International Economic Law ­– Asia-Pacific chair: Aid for Trade crucial for economic recovery (WTO News, 26 October 2010)
The Chair of the Regional Technical Group (RTG) on Aid for Trade in Asia Pacific, Secretary of State, Pan Sorasak of the Ministry of Commerce of Cambodia, reported to WTO members the alarming figure of as many as 900 million people in the Asia-Pacific living on less US$1.25 a day. Alongside big states like China and India are 37 lesser developed countries which face the problems of being land-locked with large trading costs; or being isolated small islands or being large with weak trade capacity and lagging competitiveness; and still others are fragile states with political instability. Sorasak exhorted that for these states to overcome their difficulties, the RTG was working on three broad tasks: first, to provide an informal regional forum on Aid for Trade issues; second, to build partnerships among all the key players in the initiative and apply best practices for Aid for Trade projects; and third, it was helping to formulate an integrated approach to operationalize Aid for Trade over the medium-term.

International Organisations – Trust placed in UN World Court vital for promoting rule of law, says top judge (UN News, 28 October 2010)
The President of the International Court of Justice (ICJ), Judge Owada Hisashi, in presenting the ICJ’s annual report [UN Doc. A/65/4 (2010)] before the General Assembly, voiced appreciation for the trust states placed in the principal judicial organ of the United Nations for settling a wide variety of legal disputes. Judge Owada said that this reflected the importance given to the rule of law.

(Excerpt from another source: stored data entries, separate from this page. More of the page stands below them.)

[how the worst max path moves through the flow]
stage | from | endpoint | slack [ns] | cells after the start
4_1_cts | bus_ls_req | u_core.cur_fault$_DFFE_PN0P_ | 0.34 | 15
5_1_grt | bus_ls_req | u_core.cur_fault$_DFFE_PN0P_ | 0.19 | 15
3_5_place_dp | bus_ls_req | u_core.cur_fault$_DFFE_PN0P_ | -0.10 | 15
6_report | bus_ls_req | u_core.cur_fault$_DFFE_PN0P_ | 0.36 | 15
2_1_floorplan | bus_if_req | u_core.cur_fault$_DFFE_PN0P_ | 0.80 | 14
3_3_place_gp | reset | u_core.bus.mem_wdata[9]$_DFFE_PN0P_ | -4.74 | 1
**src/rtl/mlp_bp_pkg.sv**
```systemverilog
// Shared definitions for the MLP branch-predictor feeder.
//   FEATURES_DFLT : default global-history width (matches the predictor)
//   DEPTH_DFLT    : default in-flight branch queue depth
//   bq_entry_t    : queue entry layout {pc, feature snapshot, predicted dir}
//   tag_w()       : tag/pointer width for a given queue depth
package mlp_bp_pkg;

  localparam int FEATURES_DFLT = 32;
  localparam int DEPTH_DFLT    = 8;
  localparam int PC_W          = 32;

  // Entry layout at the default history width. The top level declares the
  // same shape locally so that a FEATURES override keeps the fields aligned.
  typedef struct packed {
    logic [PC_W-1:0]          pc;
    logic [FEATURES_DFLT-1:0] features;
    logic                     pred;
  } bq_entry_t;

  function automatic int tag_w(input int depth);
    return (depth > 1) ? $clog2(depth) : 1;
  endfunction

endpackage

```
**src/rtl/mlp_bq_fifo.sv**
```systemverilog
// In-order queue of in-flight predicted branches.
//   push/push_data : append an entry at wr_ptr
//   pop            : drop the head entry (rd_ptr advances)
//   flush          : empty the queue, rd_ptr <= wr_ptr (pointers equalised)
//   truncate       : pop the head and discard everything younger
//                    (wr_ptr <= rd_ptr+1); caller asserts pop with it
//   head_data      : entry at rd_ptr
//   rd_ptr/wr_ptr  : pointers, wrap mod DEPTH
//   count          : entries held, 0..DEPTH (distinguishes full from empty)
module mlp_bq_fifo
  import mlp_bp_pkg::*;
#(
  parameter int W     = PC_W + FEATURES_DFLT + 1,
  parameter int DEPTH = DEPTH_DFLT,
  parameter int TAG_W = tag_w(DEPTH)
) (
  input  logic             clk,
  input  logic             rst_n,
  input  logic             push,
  input  logic [W-1:0]     push_data,
  input  logic             pop,
  input  logic             flush,
  input  logic             truncate,
  output logic [W-1:0]     head_data,
  output logic [TAG_W-1:0] rd_ptr,
  output logic [TAG_W-1:0] wr_ptr,
  output logic [TAG_W:0]   count
);

  logic [DEPTH-1:0][W-1:0] mem_q, mem_d;
  logic [TAG_W-1:0]        rd_q, rd_d, wr_q, wr_d;
  logic [TAG_W:0]          cnt_q, cnt_d;

  always_comb begin
    mem_d = mem_q;
    rd_d  = rd_q;
    wr_d  = wr_q;
    cnt_d = cnt_q;
    if (flush) begin
      rd_d  = wr_q;
      cnt_d = '0;
    end else if (truncate) begin
      // Head is consumed and the whole wrong path behind it vanishes.
      rd_d  = rd_q + TAG_W'(1);
      wr_d  = rd_q + TAG_W'(1);
      cnt_d = '0;
    end else begin
      if (push) begin
        mem_d[wr_q] = push_data;
        wr_d        = wr_q + TAG_W'(1);
      end
      if (pop) rd_d = rd_q + TAG_W'(1);
      cnt_d = cnt_q + {{TAG_W{1'b0}}, push} - {{TAG_W{1'b0}}, pop};
    end
  end

  always_ff @(posedge clk or negedge rst_n) begin
    if (!rst_n) begin
      mem_q <= '0;
      rd_q  <= '0;
      wr_q  <= '0;
      cnt_q <= '0;
    end else begin
      mem_q <= mem_d;
      rd_q  <= rd_d;
      wr_q  <= wr_d;
      cnt_q <= cnt_d;
    end
  end

  assign head_data = mem_q[rd_q];
  assign rd_ptr    = rd_q;
  assign wr_ptr    = wr_q;
  assign count     = cnt_q;

endmodule

```
**src/rtl/mlp_train_ctrl.sv**
```systemverilog
// Feeder for the MLP branch predictor.
// Supplies the speculative global history at fetch, queues every predicted
// branch with its history snapshot, and emits a registered training beat
// when the oldest branch resolves. Mispredicts and flushes repair history.
//   fetch_*        : branch predicted in IF (push), fetch_ready/fetch_tag back
//   pred_features  : speculative GHR to the predictor
//   resolve_*      : oldest branch resolved in EX (pop)
//   flush_all      : kill every in-flight branch, restore committed GHR
//   train_*        : one-cycle training pulse, values held between pulses
//   mispredict     : pulses with train_en when the prediction was wrong
//   occupancy      : entries in flight
//   tag_error      : sticky protocol-violation flag (clears on reset only)
module mlp_train_ctrl
  import mlp_bp_pkg::*;
#(
  parameter int FEATURES = FEATURES_DFLT,
  parameter int DEPTH    = DEPTH_DFLT,
  parameter int TAG_W    = tag_w(DEPTH)
) (
  input  logic                clk,
  input  logic                rst_n,
  input  logic                fetch_valid,
  input  logic [31:0]         fetch_pc,
  input  logic                pred_taken,
  output logic [FEATURES-1:0] pred_features,
  output logic                fetch_ready,
  output logic [TAG_W-1:0]    fetch_tag,
  input  logic                resolve_valid,
  input  logic [TAG_W-1:0]    resolve_tag,
  input  logic                resolve_taken,
  input  logic                flush_all,
  output logic                train_en,
  output logic [31:0]         train_pc,
  output logic [FEATURES-1:0] train_features,
  output logic                actual_taken,
  output logic                mispredict,
  output logic [TAG_W:0]      occupancy,
  output logic                tag_error
);

  typedef struct packed {
    logic [PC_W-1:0]     pc;
    logic [FEATURES-1:0] features;
    logic                pred;
  } entry_t;

  localparam int             ENTRY_W   = $bits(entry_t);
  localparam logic [TAG_W:0] DEPTH_CNT = (TAG_W+1)'(DEPTH);

  entry_t               head, push_entry;
  logic [ENTRY_W-1:0]   head_raw;
  logic [TAG_W-1:0]     rd_ptr, wr_ptr;
  logic [TAG_W:0]       count;
  logic                 do_pop, do_push, mis, truncate;

  logic [FEATURES-1:0]  spec_ghr_q, spec_ghr_d;
  logic [FEATURES-1:0]  arch_ghr_q, arch_ghr_d;
  logic                 train_en_q, train_en_d;
  logic [31:0]          train_pc_q, train_pc_d;
  logic [FEATURES-1:0]  train_feat_q, train_feat_d;
  logic                 actual_q, actual_d;
  logic                 mispred_q, mispred_d;
  logic                 tag_err_q, tag_err_d;

  // A full queue never accepts, even when the head pops this cycle.
  assign fetch_ready = (count < DEPTH_CNT);
  assign head        = entry_t'(head_raw);

  assign do_pop   = resolve_valid && (count != '0);
  assign mis      = do_pop && (resolve_taken != head.pred);
  // Anything fetched alongside a flush or a mispredict is wrong-path.
  assign do_push  = fetch_valid && fetch_ready && !flush_all && !mis;
  assign truncate = mis && !flush_all;

  assign push_entry = '{pc: fetch_pc, features: spec_ghr_q, pred: pred_taken};

  mlp_bq_fifo #(
    .W     (ENTRY_W),
    .DEPTH (DEPTH),
    .TAG_W (TAG_W)
  ) u_fifo (
    .clk       (clk),
    .rst_n     (rst_n),
    .push      (do_push),
    .push_data (push_entry),
    .pop       (do_pop),
    .flush     (flush_all),
    .truncate  (truncate),
    .head_data (head_raw),
    .rd_ptr    (rd_ptr),
    .wr_ptr    (wr_ptr),
    .count     (count)
  );

  always_comb begin
    arch_ghr_d = arch_ghr_q;
    if (do_pop) arch_ghr_d = {arch_ghr_q[FEATURES-2:0], resolve_taken};

    spec_ghr_d = spec_ghr_q;
    if (flush_all)
      spec_ghr_d = arch_ghr_d;           // includes this cycle's resolve
    else if (mis)
      spec_ghr_d = {head.features[FEATURES-2:0], resolve_taken};
    else if (do_push)
      spec_ghr_d = {spec_ghr_q[FEATURES-2:0], pred_taken};

    train_en_d   = do_pop;
    mispred_d    = mis;
    train_pc_d   = train_pc_q;
    train_feat_d = train_feat_q;
    actual_d     = actual_q;
    if (do_pop) begin
      train_pc_d   = head.pc;
      train_feat_d = head.features;
      actual_d     = resolve_taken;
    end

    tag_err_d = tag_err_q
              | (resolve_valid && (count == '0))
              | (do_pop && (resolve_tag != rd_ptr));
  end

  always_ff @(posedge clk or negedge rst_n) begin
    if (!rst_n) begin
      spec_ghr_q   <= '0;
      arch_ghr_q   <= '0;
      train_en_q   <= 1'b0;
      train_pc_q   <= '0;
      train_feat_q <= '0;
      actual_q     <= 1'b0;
      mispred_q    <= 1'b0;
      tag_err_q    <= 1'b0;
    end else begin
      spec_ghr_q   <= spec_ghr_d;
      arch_ghr_q   <= arch_ghr_d;
      train_en_q   <= train_en_d;
      train_pc_q   <= train_pc_d;
      train_feat_q <= train_feat_d;
      actual_q     <= actual_d;
      mispred_q    <= mispred_d;
      tag_err_q    <= tag_err_d;
    end
  end

  assign pred_features  = spec_ghr_q;
  assign fetch_tag      = wr_ptr;
  assign occupancy      = count;
  assign train_en       = train_en_q;
  assign train_pc       = train_pc_q;
  assign train_features = train_feat_q;
  assign actual_taken   = actual_q;
  assign mispredict     = mispred_q;
  assign tag_error      = tag_err_q;

endmodule
```
### config.mk
export PLATFORM = sky130hd
export DESIGN_NAME = top_axi_serdes
export DESIGN_NICKNAME = d
export VERILOG_FILES = /design/src/rtl/top_axi_serdes_pkg.sv /design/src/rtl/serdes_rx_deframer.sv /design/src/rtl/top_axi_serdes.sv
export SDC_FILE = /design/constraint.sdc
export NUM_CORES = 1
export LEC_CHECK = 0
export BUFFER_PORTS_ARGS = -buffer_cell sky130_fd_sc_hd__clkbuf_2
export CAP_MARGIN = 0
export CORE_ASPECT_RATIO = 2
export CORE_MARGIN = 2
export CORE_UTILIZATION = 56
export CTS_CLUSTER_SIZE = 14
export DETAILED_ROUTE_END_ITERATION = 8
export PLACE_DENSITY = 0.79
export SYNTH_ARGS = -nofsm -noshare
export SYNTH_HDL_FRONTEND = slang
export SYNTH_HIERARCHICAL = 1
export SYNTH_SLANG_ARGS = --single-unit
### constraint.sdc
create_clock -name tx_clk -period 2.85 [get_ports tx_clk]
set_clock_uncertainty 0.05 [all_clocks]
set_input_delay 0.285 -clock tx_clk [delete_from_list [all_inputs] [get_ports tx_clk]]
set_output_delay 0.285 -clock tx_clk [all_outputs]
set_load 0.02 [all_outputs]
### src/rtl/top_axi_serdes_pkg.sv
// Shared types and constants for the loopback AXI-Stream serializer/deserializer.
package top_axi_serdes_pkg;

   localparam int DATA_W     = 32;
   localparam int FRAME_BITS = 35;   // start + 32 data + parity + stop
   localparam int CNT_W      = 5;

   // Index of the last data bit within the frame's data field.
   localparam int DATA_LAST  = FRAME_BITS - 4;

   typedef enum logic [2:0] {
      TX_IDLE,
      TX_START,
      TX_DATA,
      TX_PARITY,
      TX_STOP
   } tx_state_t;

   typedef enum logic [1:0] {
      R_IDLE,
      R_DATA,
      R_PARITY,
      R_STOP
   } rx_state_t;

   // Even parity bit: XOR of all data bits.
   function automatic logic even_parity(input logic [DATA_W-1:0] d);
      return ^d;
   endfunction

endpackage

Law of Armed Conflict (IHL)The role of States in prosecuting violations of international humanitarian law (ICRC, 26 October 2010)
The Third Universal Meeting of National Committees for the Implementation of International Humanitarian Law in Geneva from 27-29 October has two main goals in clarifying the role of States in prosecuting war crimes. The first is to bring together all national committees to promote discussion and the sharing of experiences and best practice. The second is to strengthen the role of the national committees in implementing international humanitarian law domestically, especially as far as criminal punishment is concerned. Cristina Pellandini, head of the ICRC's Advisory Service on International Humanitarian Law, stated that the necessary first step toward fulfilling the obligation to prosecute and punish serious violations is to enact national legislation penalizing the conduct prohibited under international humanitarian law. Any process incorporating criminal offences into domestic law should grant domestic courts jurisdiction over the crimes.

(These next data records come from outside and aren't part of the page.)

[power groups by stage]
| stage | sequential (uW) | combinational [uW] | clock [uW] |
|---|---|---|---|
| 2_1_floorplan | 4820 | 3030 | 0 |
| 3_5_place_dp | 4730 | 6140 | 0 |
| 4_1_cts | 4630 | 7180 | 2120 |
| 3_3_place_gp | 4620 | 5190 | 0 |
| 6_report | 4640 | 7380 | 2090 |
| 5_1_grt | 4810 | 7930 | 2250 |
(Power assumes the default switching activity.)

Law of the SeaBinding ASEAN-China code to prevent Spratlys conflict (GMA News, 31 October 2010)
At the 17th ASEAN Summit in late October, China and ASEAN decided to discuss a legally binding “Code of Conduct in the South China Sea" to thwart military aggression in the area  surrounding the controversial Spratly islands. China, the Philippines, Vietnam, Malaysia, and Brunei laid claim to territorial waters in the South China Sea. The Code is a “bolder step" than the non-binding Declaration on the Conduct of Parties in the South China Sea (2002). The ASEAN and Chinese leaders will continue to draft the guidelines for the implementation of the Declaration while working towards the eventual conclusion of the Code.

U.S. and China Soften Tone Over Disputed Seas (IHT, 12 October 2010)
At the October meeting of ASEAN defence officials in Vietnam, the US Defence Secretary Robert Gates urged the states sharing the use of the South China Sea to renounce threats or coercion in resolving their competing claims of sovereignty over transit lanes, fishing rights, territory, and undersea resources. The central theme of Gates’ comments was that “competing claims should be settled peacefully, without force or coercion, through collaborative diplomatic processes and in keeping with customary international law”. He stated that the US did not take sides in these disputes and did not specifically name China as the perceived aggressor. Liang Guanglie, the Chinese Defence Minister, assured his counterparts that China’s defence development was “not aimed to challenge or threaten anyone, but to ensure its security and promote international and regional peace and stability” because China’s defence policy was “defensive in nature”.